GOAL OF THE EXERCISE: Show all lines from the data that include the word "parameter".

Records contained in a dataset
▶

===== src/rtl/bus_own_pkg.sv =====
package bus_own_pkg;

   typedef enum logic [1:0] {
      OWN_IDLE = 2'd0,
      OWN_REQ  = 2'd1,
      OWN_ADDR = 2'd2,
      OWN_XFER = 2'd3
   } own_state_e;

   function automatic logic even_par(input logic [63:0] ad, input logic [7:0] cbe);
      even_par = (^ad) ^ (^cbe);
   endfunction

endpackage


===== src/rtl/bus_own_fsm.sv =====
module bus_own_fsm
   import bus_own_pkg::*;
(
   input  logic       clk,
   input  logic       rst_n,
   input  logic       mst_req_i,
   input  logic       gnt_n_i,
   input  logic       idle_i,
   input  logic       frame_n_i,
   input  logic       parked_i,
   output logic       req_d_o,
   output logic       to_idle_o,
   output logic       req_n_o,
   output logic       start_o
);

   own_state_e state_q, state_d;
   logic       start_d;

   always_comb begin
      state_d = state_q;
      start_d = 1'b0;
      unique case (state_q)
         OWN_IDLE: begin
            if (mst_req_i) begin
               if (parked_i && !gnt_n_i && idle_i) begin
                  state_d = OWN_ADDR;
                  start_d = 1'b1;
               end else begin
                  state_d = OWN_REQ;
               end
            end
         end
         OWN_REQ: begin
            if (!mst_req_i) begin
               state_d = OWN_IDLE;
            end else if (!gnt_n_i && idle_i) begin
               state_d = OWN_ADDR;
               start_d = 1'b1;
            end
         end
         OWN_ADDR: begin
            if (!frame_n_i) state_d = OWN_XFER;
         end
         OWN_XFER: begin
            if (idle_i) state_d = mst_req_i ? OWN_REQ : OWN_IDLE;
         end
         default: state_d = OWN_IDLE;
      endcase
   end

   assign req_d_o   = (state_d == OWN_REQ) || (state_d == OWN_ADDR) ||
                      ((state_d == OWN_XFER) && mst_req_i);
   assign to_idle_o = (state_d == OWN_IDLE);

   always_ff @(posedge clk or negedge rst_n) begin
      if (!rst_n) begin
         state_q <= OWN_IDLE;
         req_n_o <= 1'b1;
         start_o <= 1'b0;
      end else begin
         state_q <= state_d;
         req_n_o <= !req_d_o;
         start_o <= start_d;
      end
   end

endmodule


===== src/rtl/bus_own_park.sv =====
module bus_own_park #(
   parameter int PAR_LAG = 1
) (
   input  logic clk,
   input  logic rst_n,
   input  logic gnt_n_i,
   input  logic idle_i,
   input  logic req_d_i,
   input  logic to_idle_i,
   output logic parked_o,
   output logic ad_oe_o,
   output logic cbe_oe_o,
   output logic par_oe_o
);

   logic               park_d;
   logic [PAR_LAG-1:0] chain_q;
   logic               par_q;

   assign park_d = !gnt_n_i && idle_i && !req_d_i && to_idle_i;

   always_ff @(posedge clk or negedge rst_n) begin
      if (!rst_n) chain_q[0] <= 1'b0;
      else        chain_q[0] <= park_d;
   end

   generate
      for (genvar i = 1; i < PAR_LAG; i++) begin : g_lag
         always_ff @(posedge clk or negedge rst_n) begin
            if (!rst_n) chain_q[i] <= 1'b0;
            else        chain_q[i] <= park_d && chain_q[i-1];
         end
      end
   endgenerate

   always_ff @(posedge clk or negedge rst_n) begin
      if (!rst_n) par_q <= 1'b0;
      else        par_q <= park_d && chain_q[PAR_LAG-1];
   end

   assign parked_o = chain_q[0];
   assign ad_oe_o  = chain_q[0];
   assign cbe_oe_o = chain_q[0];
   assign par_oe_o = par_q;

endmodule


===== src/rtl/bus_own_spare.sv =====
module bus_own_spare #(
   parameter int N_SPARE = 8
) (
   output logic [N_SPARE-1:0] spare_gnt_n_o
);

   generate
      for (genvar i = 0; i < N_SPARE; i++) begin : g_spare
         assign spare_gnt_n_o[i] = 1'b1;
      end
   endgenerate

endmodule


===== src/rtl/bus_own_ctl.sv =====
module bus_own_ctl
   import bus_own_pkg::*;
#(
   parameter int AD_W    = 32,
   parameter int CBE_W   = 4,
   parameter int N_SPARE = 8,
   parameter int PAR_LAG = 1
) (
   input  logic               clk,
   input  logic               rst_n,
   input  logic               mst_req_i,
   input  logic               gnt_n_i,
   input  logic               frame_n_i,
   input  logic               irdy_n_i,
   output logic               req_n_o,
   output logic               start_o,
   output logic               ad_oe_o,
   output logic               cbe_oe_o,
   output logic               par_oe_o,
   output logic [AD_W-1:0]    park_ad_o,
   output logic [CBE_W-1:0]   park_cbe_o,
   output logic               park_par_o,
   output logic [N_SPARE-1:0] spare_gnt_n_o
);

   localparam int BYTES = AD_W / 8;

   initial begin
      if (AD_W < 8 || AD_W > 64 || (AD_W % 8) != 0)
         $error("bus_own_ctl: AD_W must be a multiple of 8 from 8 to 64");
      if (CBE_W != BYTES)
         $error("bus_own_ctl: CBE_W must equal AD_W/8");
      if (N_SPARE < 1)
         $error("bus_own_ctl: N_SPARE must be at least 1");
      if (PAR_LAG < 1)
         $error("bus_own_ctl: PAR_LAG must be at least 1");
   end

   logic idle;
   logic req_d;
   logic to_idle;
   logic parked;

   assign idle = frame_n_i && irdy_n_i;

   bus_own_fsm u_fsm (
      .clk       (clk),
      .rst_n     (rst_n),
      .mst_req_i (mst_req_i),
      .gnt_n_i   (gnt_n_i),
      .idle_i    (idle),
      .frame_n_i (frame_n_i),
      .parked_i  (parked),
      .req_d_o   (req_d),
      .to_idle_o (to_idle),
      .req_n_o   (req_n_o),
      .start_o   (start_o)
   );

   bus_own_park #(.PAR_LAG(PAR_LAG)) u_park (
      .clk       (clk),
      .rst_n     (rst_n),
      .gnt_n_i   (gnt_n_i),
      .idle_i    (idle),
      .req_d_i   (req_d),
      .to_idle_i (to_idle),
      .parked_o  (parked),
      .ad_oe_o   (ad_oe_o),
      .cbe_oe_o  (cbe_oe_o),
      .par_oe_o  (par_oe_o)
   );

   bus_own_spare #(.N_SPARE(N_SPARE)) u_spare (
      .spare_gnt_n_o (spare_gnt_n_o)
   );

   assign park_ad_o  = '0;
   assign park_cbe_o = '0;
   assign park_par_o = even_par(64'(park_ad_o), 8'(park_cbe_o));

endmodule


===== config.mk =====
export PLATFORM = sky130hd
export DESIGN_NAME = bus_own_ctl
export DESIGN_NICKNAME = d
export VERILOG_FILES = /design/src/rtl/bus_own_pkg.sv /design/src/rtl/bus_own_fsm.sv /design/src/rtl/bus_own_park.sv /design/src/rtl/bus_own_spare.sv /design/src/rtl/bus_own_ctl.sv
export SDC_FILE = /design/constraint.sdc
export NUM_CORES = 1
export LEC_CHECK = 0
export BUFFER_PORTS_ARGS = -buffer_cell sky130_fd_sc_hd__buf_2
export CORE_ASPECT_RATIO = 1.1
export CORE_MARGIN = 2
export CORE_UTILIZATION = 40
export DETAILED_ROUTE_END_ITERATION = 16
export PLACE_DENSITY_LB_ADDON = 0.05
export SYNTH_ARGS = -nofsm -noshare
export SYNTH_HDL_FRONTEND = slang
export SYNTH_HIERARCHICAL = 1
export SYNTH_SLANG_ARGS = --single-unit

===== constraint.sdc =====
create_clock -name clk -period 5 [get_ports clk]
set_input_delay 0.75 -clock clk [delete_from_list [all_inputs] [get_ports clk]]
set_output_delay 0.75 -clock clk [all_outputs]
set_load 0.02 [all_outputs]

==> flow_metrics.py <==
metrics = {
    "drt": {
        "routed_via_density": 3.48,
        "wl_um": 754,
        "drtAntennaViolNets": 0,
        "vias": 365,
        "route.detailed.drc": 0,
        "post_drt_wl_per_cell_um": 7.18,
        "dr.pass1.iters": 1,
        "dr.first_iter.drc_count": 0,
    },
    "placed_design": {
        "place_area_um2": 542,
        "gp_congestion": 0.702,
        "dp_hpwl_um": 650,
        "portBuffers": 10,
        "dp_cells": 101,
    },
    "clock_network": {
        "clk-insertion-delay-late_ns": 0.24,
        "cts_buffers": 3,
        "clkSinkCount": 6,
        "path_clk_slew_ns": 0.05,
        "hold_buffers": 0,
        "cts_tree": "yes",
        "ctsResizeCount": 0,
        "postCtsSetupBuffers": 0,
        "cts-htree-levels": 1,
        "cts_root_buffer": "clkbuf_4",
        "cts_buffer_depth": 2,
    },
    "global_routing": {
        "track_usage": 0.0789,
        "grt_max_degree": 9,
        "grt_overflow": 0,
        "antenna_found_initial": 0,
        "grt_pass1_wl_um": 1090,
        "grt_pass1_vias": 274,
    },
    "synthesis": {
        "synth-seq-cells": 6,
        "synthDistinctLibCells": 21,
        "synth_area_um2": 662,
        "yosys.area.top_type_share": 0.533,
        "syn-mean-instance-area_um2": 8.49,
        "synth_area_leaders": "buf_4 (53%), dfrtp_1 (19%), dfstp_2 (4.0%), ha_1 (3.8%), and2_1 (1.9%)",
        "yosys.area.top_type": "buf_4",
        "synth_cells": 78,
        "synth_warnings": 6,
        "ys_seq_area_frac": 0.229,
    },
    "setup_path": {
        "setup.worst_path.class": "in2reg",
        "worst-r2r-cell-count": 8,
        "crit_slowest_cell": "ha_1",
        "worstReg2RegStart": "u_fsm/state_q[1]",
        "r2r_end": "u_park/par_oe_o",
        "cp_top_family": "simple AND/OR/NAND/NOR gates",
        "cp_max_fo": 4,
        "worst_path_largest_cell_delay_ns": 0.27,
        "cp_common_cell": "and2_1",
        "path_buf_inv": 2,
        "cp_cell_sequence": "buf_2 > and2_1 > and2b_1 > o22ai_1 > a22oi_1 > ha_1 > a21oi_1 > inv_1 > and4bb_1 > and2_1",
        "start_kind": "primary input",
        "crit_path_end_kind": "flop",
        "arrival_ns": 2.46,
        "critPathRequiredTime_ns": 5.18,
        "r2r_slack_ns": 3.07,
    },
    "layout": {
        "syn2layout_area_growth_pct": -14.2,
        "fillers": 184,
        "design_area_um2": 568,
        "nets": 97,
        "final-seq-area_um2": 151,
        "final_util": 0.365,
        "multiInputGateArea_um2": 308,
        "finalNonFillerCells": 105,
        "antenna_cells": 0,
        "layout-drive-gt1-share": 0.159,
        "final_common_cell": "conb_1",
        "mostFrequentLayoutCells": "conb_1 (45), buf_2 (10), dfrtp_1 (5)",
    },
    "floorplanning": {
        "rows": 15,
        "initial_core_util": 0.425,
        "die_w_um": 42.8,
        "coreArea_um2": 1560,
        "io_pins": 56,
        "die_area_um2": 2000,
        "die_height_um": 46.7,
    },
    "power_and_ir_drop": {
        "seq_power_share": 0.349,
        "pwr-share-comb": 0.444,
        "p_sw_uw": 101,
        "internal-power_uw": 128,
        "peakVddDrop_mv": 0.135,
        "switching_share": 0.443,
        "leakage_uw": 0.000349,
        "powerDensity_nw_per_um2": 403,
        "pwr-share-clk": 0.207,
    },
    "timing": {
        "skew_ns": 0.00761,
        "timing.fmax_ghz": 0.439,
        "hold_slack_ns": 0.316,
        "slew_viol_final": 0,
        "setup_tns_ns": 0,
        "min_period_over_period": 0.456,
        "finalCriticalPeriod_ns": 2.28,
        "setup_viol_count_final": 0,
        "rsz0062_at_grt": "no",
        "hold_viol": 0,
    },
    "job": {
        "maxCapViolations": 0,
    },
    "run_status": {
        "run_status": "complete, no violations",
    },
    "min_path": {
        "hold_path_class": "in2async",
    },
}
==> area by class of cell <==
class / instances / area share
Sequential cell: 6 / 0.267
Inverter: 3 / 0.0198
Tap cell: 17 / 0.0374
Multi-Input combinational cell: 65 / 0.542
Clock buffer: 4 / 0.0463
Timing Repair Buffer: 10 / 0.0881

◀

EXERCISE SOLUTION:
   parameter int PAR_LAG = 1
   parameter int N_SPARE = 8
   parameter int AD_W    = 32,
   parameter int CBE_W   = 4,
   parameter int N_SPARE = 8,
   parameter int PAR_LAG = 1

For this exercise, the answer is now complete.